Así ocurre también en otras partes de Europa, como lo demuestra Alexandre Bertrand cuando afirma que “De todos los cultos antiguos el más extendido, el que mejor responde a los instintos, el que más huella ha dejado en el suelo y habitantes del actual territorio francés, es el culto a las aguas”. Y Caro Vallejo reconoce esto como práctica habitual en muchas partes del mundo, sobre todo en la península ibérica. Nos relata cómo “en época pagana, las fuentes eran objeto de adoración por parte de los pueblos indígenas y cómo en los primeros siglos del Cristianismo se pretendió, primero condenar esta adoración y, luego, cristianizarla dando a las fuentes nombres de santos, principalmente, el de San Juan (según la tradición este santo nació en este día), pasando así a ser fuentes sagradas, fuentes milagrosas de las que se espera bastante en esta noche”.

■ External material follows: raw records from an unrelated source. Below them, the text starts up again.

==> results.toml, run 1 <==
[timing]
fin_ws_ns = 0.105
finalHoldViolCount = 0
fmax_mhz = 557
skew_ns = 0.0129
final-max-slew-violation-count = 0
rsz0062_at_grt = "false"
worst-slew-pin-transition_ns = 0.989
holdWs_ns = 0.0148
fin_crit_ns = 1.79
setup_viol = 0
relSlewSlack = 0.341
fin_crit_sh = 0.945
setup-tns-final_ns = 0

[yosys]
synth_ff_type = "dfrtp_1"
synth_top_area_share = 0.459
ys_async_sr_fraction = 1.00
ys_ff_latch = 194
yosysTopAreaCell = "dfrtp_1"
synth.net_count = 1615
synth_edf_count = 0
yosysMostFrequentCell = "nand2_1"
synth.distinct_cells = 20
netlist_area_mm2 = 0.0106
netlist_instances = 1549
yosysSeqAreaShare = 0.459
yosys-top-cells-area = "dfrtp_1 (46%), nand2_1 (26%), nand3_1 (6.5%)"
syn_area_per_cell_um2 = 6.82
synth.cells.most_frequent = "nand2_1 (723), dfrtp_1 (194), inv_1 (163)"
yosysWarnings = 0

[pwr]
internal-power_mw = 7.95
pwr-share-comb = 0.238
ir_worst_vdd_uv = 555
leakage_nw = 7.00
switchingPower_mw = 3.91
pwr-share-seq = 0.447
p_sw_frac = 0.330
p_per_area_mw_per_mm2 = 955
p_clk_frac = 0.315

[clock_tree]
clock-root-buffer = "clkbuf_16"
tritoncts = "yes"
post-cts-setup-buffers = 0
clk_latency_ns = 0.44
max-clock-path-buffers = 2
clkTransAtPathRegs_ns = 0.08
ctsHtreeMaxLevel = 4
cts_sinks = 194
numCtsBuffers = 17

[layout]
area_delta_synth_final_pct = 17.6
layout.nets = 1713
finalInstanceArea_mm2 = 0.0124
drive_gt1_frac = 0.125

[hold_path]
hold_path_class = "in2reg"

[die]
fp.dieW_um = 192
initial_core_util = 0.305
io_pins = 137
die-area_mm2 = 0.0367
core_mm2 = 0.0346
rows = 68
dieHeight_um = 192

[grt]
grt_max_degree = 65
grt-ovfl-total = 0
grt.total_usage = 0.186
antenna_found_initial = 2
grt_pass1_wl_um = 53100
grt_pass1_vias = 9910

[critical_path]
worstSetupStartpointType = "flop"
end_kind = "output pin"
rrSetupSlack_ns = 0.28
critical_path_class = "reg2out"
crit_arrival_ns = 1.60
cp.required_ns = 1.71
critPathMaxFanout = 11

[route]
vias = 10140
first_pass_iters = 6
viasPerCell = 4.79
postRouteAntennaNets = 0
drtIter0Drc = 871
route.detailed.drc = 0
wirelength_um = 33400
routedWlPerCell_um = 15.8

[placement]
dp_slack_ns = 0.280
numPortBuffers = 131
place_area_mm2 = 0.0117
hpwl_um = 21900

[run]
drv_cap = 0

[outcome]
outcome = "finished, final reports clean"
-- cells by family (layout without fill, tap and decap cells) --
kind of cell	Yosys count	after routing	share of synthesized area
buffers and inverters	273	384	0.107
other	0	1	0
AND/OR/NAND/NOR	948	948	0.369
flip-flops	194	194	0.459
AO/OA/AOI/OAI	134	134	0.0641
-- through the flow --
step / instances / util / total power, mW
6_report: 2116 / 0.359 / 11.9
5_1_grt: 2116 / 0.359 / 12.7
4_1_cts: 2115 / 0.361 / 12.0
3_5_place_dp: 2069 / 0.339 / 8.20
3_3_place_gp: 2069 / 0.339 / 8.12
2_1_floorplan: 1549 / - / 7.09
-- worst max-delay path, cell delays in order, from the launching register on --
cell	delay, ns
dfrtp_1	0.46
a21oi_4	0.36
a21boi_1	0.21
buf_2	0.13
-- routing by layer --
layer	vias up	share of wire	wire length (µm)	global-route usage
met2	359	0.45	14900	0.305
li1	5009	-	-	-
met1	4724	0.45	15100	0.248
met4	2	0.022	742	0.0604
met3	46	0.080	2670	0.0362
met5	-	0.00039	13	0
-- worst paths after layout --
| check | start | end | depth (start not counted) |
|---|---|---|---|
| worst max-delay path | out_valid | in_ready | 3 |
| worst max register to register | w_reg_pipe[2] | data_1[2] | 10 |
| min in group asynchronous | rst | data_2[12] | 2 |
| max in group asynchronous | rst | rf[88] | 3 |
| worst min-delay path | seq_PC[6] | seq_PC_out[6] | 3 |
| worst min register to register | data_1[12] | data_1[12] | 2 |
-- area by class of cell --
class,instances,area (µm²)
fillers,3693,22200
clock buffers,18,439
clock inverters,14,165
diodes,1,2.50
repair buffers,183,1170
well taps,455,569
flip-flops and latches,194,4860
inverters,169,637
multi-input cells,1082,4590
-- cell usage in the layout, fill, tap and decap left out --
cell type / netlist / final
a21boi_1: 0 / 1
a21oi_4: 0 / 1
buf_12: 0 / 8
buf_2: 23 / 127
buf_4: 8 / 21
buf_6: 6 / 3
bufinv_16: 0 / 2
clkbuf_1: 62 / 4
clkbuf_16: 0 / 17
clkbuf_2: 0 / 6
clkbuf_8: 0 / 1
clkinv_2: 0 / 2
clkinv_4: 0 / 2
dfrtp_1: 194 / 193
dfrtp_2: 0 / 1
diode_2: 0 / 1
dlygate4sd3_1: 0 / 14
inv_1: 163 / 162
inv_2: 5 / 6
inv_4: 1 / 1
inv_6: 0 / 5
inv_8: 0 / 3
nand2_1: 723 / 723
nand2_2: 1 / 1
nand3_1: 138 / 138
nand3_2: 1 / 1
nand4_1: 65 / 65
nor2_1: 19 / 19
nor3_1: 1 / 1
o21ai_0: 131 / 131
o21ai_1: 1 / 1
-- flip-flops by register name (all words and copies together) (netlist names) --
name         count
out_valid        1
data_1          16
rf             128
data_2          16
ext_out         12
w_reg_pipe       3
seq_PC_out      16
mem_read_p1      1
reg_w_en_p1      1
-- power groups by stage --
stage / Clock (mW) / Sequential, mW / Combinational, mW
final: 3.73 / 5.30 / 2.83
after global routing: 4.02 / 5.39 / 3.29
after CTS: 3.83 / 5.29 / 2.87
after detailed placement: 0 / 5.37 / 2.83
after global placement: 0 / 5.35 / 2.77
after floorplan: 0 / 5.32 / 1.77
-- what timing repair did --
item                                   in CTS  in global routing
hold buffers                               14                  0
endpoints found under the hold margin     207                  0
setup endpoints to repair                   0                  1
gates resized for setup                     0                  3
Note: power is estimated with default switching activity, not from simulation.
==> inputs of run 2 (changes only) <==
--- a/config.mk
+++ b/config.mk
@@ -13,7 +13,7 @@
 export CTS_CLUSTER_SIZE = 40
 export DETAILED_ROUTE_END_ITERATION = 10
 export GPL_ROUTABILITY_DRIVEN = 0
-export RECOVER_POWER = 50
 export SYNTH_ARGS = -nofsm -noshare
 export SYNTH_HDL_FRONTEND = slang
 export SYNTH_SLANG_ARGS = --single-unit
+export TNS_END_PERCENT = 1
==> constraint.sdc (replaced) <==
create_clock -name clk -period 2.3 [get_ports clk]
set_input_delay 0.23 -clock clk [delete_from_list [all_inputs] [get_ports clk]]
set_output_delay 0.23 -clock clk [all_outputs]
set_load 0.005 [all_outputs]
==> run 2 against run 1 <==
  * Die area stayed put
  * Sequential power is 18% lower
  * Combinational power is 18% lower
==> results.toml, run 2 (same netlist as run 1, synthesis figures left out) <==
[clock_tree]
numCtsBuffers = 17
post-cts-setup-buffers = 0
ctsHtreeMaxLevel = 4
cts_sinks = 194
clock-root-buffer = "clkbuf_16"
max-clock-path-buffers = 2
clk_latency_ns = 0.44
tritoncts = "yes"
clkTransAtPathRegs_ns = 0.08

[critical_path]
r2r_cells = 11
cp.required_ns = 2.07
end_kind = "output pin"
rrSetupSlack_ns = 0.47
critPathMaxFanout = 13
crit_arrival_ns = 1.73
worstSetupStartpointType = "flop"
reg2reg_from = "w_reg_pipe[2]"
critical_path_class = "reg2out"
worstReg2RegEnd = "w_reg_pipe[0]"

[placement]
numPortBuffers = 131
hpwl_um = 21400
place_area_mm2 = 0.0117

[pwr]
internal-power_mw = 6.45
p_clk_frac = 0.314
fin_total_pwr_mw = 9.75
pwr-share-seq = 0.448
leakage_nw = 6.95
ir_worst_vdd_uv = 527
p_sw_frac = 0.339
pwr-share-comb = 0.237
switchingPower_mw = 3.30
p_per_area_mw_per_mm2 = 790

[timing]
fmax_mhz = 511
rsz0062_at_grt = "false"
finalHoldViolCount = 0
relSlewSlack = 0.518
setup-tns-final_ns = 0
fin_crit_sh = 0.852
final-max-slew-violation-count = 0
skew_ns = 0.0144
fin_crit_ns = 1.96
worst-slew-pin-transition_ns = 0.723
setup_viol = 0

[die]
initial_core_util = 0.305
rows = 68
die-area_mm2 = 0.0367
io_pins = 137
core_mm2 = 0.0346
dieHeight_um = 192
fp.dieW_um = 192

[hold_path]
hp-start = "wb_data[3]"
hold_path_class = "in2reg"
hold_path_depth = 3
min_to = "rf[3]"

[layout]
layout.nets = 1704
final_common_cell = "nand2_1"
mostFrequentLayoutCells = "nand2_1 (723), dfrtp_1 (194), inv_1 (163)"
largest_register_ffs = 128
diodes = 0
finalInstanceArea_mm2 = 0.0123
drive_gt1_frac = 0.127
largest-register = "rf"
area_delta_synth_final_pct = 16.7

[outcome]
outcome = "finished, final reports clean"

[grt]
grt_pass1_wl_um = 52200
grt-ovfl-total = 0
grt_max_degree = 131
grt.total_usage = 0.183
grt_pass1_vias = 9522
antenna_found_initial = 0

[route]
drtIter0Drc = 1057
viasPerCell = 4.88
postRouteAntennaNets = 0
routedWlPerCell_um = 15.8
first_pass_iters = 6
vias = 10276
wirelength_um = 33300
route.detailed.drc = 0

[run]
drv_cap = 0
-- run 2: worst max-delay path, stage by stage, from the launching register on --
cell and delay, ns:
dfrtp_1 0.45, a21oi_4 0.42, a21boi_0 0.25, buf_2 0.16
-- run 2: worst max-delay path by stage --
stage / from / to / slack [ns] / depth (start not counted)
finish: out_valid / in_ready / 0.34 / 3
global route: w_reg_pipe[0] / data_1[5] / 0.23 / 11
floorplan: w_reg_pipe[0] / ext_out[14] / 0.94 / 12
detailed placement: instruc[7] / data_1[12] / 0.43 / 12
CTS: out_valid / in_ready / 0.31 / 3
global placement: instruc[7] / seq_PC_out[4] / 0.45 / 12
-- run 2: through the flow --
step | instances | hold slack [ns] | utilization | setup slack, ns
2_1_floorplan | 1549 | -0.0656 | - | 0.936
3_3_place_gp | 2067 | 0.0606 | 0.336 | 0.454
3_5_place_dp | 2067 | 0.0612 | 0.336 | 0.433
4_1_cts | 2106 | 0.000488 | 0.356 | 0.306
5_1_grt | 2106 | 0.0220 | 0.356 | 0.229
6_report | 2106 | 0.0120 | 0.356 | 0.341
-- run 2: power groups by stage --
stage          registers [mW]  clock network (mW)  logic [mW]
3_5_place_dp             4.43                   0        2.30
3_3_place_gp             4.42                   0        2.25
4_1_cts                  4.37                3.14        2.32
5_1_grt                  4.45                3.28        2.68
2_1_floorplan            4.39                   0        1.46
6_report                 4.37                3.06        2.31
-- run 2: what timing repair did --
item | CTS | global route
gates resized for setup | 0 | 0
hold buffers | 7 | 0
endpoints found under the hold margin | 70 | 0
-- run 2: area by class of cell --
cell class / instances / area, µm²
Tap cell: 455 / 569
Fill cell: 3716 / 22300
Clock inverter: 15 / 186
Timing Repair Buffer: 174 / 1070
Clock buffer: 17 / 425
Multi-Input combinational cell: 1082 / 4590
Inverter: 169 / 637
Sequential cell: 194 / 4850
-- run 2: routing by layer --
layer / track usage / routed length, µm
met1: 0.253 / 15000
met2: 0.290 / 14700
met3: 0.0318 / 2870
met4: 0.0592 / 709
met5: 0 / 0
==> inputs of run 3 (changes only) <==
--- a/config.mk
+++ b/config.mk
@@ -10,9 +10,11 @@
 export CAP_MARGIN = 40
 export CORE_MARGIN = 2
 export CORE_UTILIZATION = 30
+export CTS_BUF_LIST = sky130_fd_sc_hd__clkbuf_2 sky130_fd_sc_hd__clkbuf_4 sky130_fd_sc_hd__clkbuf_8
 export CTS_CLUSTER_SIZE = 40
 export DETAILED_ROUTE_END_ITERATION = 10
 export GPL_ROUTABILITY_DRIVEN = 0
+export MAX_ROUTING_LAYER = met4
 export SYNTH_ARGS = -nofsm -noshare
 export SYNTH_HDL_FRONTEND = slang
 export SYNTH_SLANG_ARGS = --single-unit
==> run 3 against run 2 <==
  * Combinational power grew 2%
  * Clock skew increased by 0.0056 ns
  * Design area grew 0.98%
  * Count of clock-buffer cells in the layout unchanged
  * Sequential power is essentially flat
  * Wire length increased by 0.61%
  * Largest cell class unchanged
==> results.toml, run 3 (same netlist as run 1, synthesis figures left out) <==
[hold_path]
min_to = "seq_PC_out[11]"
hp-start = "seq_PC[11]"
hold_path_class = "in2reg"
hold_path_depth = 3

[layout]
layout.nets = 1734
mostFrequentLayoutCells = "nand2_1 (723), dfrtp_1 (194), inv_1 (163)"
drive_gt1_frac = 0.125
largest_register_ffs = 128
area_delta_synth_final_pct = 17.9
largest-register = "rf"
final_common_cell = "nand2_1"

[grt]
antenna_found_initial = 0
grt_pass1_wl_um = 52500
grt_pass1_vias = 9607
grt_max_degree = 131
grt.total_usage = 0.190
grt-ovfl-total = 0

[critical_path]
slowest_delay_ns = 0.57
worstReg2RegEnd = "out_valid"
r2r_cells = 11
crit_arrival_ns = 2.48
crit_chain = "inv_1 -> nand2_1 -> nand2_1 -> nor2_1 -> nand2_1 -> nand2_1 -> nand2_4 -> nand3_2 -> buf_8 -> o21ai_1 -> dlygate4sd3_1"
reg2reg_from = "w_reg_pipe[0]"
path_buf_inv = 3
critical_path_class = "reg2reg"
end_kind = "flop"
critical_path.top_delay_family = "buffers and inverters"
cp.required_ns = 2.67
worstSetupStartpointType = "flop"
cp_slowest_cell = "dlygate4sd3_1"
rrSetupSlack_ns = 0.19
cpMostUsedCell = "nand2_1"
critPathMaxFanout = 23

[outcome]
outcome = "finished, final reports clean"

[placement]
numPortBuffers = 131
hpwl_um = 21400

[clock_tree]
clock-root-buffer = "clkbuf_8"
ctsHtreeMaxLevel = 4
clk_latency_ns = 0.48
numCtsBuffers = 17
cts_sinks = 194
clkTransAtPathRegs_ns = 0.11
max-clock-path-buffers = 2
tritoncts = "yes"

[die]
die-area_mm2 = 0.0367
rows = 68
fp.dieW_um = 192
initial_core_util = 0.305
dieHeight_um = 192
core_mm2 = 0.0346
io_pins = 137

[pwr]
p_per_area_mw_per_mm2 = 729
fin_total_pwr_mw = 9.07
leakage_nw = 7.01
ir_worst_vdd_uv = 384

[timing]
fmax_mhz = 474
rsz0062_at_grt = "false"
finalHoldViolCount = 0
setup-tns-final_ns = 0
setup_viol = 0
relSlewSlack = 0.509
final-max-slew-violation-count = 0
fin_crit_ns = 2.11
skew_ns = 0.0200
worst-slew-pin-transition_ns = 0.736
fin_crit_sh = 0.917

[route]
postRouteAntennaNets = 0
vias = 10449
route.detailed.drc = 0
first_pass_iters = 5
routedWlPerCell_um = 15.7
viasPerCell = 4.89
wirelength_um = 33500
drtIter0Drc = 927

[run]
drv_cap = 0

No me canso de citar la costumbre más destacada en esta noche y que era muy frecuente en todos los pueblos de la comarca: sanar los niños herniados. Un hombre, llamado Juan y una mujer, llamada María, en esta noche mágica tenían la virtud de curar lo que se llamaban “quebracías” de un bebé. Se iban con el bebé al campo, muy cerca de un río o arroyo –poder del agua– y debajo de un árbol –elemento vegetal– una mimbrera en concreto; se desgajaba una vareta y se dividía en dos mitades, se pasaba el bebé por medio y se decía esta fórmula:
– Toma, Juan.
– Dame, María.
– Enfermo te lo doy.
– Sano me lo darás.
Luego se ataba la vareta de mimbre con guita, en algunos sitios le ponen también miel, y si no se secaba y la vareta seguía creciendo y echaba hojas, el bebé sanaba.

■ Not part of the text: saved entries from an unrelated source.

## src/rtl/seg7_pkg.sv

```systemverilog
// Shared glyph patterns, symbol codes, error encodings and monitor states for the
// seven-segment scroll monitor.
package seg7_pkg;

  // Segment vectors are {g,f,e,d,c,b,a}, active-low.
  localparam logic [6:0] GLYPH_BLANK = 7'b1111111;
  localparam logic [6:0] GLYPH_D     = 7'b0100001;
  localparam logic [6:0] GLYPH_E     = 7'b0000110;
  localparam logic [6:0] GLYPH_ZERO  = 7'b1000000;

  localparam logic [1:0] SYM_BLANK = 2'd0;
  localparam logic [1:0] SYM_D     = 2'd1;
  localparam logic [1:0] SYM_E     = 2'd2;
  localparam logic [1:0] SYM_ZERO  = 2'd3;

  typedef enum logic [1:0] {
    ERR_NONE   = 2'b00,
    ERR_GLYPH  = 2'b01,
    ERR_ORDER  = 2'b10,
    ERR_PERIOD = 2'b11
  } err_kind_e;

  typedef enum logic [1:0] {
    SEARCH = 2'd0,
    TRACK  = 2'd1,
    LOCKED = 2'd2,
    FAULT  = 2'd3
  } state_e;

endpackage

```

## src/rtl/seg7_glyph_decode.sv

```systemverilog
// Maps one active-low seven-segment pattern back to its 2-bit message symbol.
module seg7_glyph_decode
  import seg7_pkg::*;
(
  input  logic [6:0] seg,
  output logic [1:0] code,
  output logic       valid
);

  always_comb begin
    code  = SYM_BLANK;
    valid = 1'b1;
    case (seg)
      GLYPH_BLANK: code = SYM_BLANK;
      GLYPH_D:     code = SYM_D;
      GLYPH_E:     code = SYM_E;
      GLYPH_ZERO:  code = SYM_ZERO;
      default:     valid = 1'b0;
    endcase
  end

endmodule

```

## src/rtl/seg7_scroll_monitor.sv

```systemverilog
// Scroll-order checker for the four-digit "dE0" display; locks onto the ring phase
// and flags glyph, order and (with SEG7_SCROLL_PERIOD_CHECK_EN) step-period faults.
module seg7_scroll_monitor
  import seg7_pkg::*;
#(
  parameter int unsigned LOCK_COUNT = 2,
  parameter int unsigned EXP_PERIOD = 50000000,
  parameter int unsigned PERIOD_TOL = 1000,
  parameter int unsigned PERIOD_W   = 27
) (
  input  logic                CLOCK_50,
  input  logic                resetn,
  input  logic [6:0]          hex0,
  input  logic [6:0]          hex1,
  input  logic [6:0]          hex2,
  input  logic [6:0]          hex3,
  input  logic                clr_err,
  output logic                locked,
  output logic [1:0]          phase,
  output logic                step,
  output logic [15:0]         step_cnt,
  output logic                err,
  output logic [1:0]          err_kind,
  output logic [PERIOD_W-1:0] last_period
);

  logic [27:0] s1_q, s2_q;

  always_ff @(posedge CLOCK_50 or negedge resetn) begin
    if (!resetn) begin
      s1_q <= '1;
      s2_q <= '1;
    end else begin
      s1_q <= {hex3, hex2, hex1, hex0};
      s2_q <= s1_q;
    end
  end

  logic [1:0] c3, c2, c1, c0;
  logic [3:0] vld;

  seg7_glyph_decode u_dec3 (.seg(s1_q[27:21]), .code(c3), .valid(vld[3]));
  seg7_glyph_decode u_dec2 (.seg(s1_q[20:14]), .code(c2), .valid(vld[2]));
  seg7_glyph_decode u_dec1 (.seg(s1_q[13:7]),  .code(c1), .valid(vld[1]));
  seg7_glyph_decode u_dec0 (.seg(s1_q[6:0]),   .code(c0), .valid(vld[0]));

  logic glyph_ok, win_ok;

  // The ring is 0,1,2,3, so a valid window is hex3's symbol followed by +1,+2,+3.
  assign glyph_ok = &vld;
  assign win_ok   = glyph_ok
                 && (c2 == 2'(c3 + 2'd1))
                 && (c1 == 2'(c3 + 2'd2))
                 && (c0 == 2'(c3 + 2'd3));

  logic       ev_change, ev_glyph_ok, ev_win_ok;
  logic [1:0] ev_phase;

  always_ff @(posedge CLOCK_50 or negedge resetn) begin
    if (!resetn) begin
      ev_change   <= 1'b0;
      ev_glyph_ok <= 1'b0;
      ev_win_ok   <= 1'b0;
      ev_phase    <= '0;
    end else begin
      ev_change   <= (s1_q != s2_q);
      ev_glyph_ok <= glyph_ok;
      ev_win_ok   <= win_ok;
      ev_phase    <= c3;
    end
  end

  logic period_ok;

`ifdef SEG7_SCROLL_PERIOD_CHECK_EN
  localparam logic [PERIOD_W-1:0] P1_LO = PERIOD_W'(EXP_PERIOD - PERIOD_TOL);
  localparam logic [PERIOD_W-1:0] P1_HI = PERIOD_W'(EXP_PERIOD + PERIOD_TOL);
  localparam logic [PERIOD_W-1:0] P2_LO = PERIOD_W'(2 * EXP_PERIOD - PERIOD_TOL);
  localparam logic [PERIOD_W-1:0] P2_HI = PERIOD_W'(2 * EXP_PERIOD + PERIOD_TOL);

  logic [PERIOD_W-1:0] per_cnt_q, last_per_q;

  // per_cnt_q holds the cycles elapsed since the previous change event.
  always_ff @(posedge CLOCK_50 or negedge resetn) begin
    if (!resetn) begin
      per_cnt_q  <= '0;
      last_per_q <= '0;
    end else if (ev_change) begin
      per_cnt_q  <= PERIOD_W'(1);
      last_per_q <= per_cnt_q;
    end else if (per_cnt_q != '1) begin
      per_cnt_q  <= per_cnt_q + 1'b1;
    end
  end

  assign period_ok   = ((per_cnt_q >= P1_LO) && (per_cnt_q <= P1_HI))
                    || ((per_cnt_q >= P2_LO) && (per_cnt_q <= P2_HI));
  assign last_period = last_per_q;
`else
  // Period limits stay referenced so the unchecked build keeps the same parameter set.
  assign period_ok   = 1'b1 | (EXP_PERIOD[0] ^ PERIOD_TOL[0]);
  assign last_period = '0;
`endif

  state_e     state_q, state_d;
  logic [1:0] phase_q, phase_d, phase_next;
  logic [3:0] match_q, match_d, match_inc;
  logic       step_q, step_d;
  logic       locked_q;
  logic [15:0] step_cnt_q;
  logic       err_q, err_new;
  err_kind_e  err_kind_q, kind_new;

  assign phase_next = phase_q + 2'd1;
  assign match_inc  = match_q + 4'd1;

  always_comb begin
    state_d  = state_q;
    phase_d  = phase_q;
    match_d  = match_q;
    step_d   = 1'b0;
    err_new  = 1'b0;
    kind_new = ERR_NONE;
    unique case (state_q)
      SEARCH: begin
        if (ev_win_ok) begin
          state_d = TRACK;
          phase_d = ev_phase;
          match_d = '0;
        end
      end
      TRACK: begin
        if (ev_change) begin
          if (ev_win_ok && (ev_phase == phase_next)) begin
            phase_d = ev_phase;
            match_d = match_inc;
            if (32'(match_inc) >= LOCK_COUNT) state_d = LOCKED;
          end else begin
            state_d = SEARCH;
            if (ev_win_ok) phase_d = ev_phase;
          end
        end
      end
      LOCKED: begin
        if (ev_change) begin
          if (!ev_glyph_ok) begin
            state_d  = FAULT;
            err_new  = 1'b1;
            kind_new = ERR_GLYPH;
          end else if (!ev_win_ok || (ev_phase != phase_next)) begin
            state_d  = FAULT;
            err_new  = 1'b1;
            kind_new = ERR_ORDER;
          end else if (!period_ok) begin
            state_d  = FAULT;
            err_new  = 1'b1;
            kind_new = ERR_PERIOD;
          end else begin
            phase_d = ev_phase;
            step_d  = 1'b1;
          end
        end
      end
      FAULT: state_d = SEARCH;
    endcase
  end

  always_ff @(posedge CLOCK_50 or negedge resetn) begin
    if (!resetn) begin
      state_q    <= SEARCH;
      phase_q    <= '0;
      match_q    <= '0;
      step_q     <= 1'b0;
      locked_q   <= 1'b0;
      step_cnt_q <= '0;
      err_q      <= 1'b0;
      err_kind_q <= ERR_NONE;
    end else begin
      state_q  <= state_d;
      phase_q  <= phase_d;
      match_q  <= match_d;
      step_q   <= step_d;
      locked_q <= (state_d == LOCKED);
      if (step_d) step_cnt_q <= step_cnt_q + 16'd1;
      // A fresh fault outranks a simultaneous clear.
      if (err_new) begin
        err_q      <= 1'b1;
        err_kind_q <= kind_new;
      end else if (clr_err) begin
        err_q      <= 1'b0;
        err_kind_q <= ERR_NONE;
      end
    end
  end

  assign locked   = locked_q;
  assign phase    = phase_q;
  assign step     = step_q;
  assign step_cnt = step_cnt_q;
  assign err      = err_q;
  assign err_kind = err_kind_q;

endmodule

```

Que la magia la tenían un Juan y una María, lo demuestran el hecho de que en otros lugares, estas dos personas sólo tenían que pasar la mano por la quebracía; pero lo más común era cogerse de las manos y dirigiéndose a la mimbre, solía decir:
– Mimbre: te paso este niño
para que me lo cures tú.
– Tómalo, María.
– Dámelo, Juan.
– Que cuando te lo dé,
curado estará.
Pero no se puede olvidar que esta noche es la noche del amor por excelencia y de ahí que por estas tierras existiesen muchas costumbres relacionadas con el hecho de que las mozas casaderas, pudiesen adivinar si se casarían o no antes de la celebración de la festividad de San Juan del año siguiente o si su novio la iba a querer o no. Éstas son algunas de las costumbres recogidas por la comarca de Antequera:
– Una muchacha, quemaba un poco la flor de un cardo, la sembraba en una maceta y si al amanecer florecía, era señal de que el novio la quería. Si no florecía, señal de que no la quería.
– Si una muchacha quería saber cuál iba a ser su novio, en esta noche echaba una jarra de agua al suelo y el primero en pisar el agua, sería su novio.
– Dos personas enamoradas cogían dos hojas de higuera que las representaban y las echaban en agua durante esta noche. Si una o las dos hojas estaban arrugadas antes de que saliese el sol, era señal de que no se amaban. Si estaban lozanas y tiesas, sí se amaban y se casarían.
– Otras veces, los dos enamorados, cogían agua en una palangana y echaban con un dedo dos agujas. Movían el agua con el dedo índice y si amanecían las dos agujas unidas, había correspondencia amorosa; si no estaban unidas, no.
– Para adivinar cómo iba a ser al año, se solía poner en esa noche tres habas debajo de la almohada: una pelada, otra sin pelar y otra medio pelada. Si, al amanecer, sacaba la que no estaba pelada, era señal de que iba a tener buen año en salud, dinero, amor, etc., si era la medio pelada, el año iba a ser regular y si era la pelada, el año iba a ser malo.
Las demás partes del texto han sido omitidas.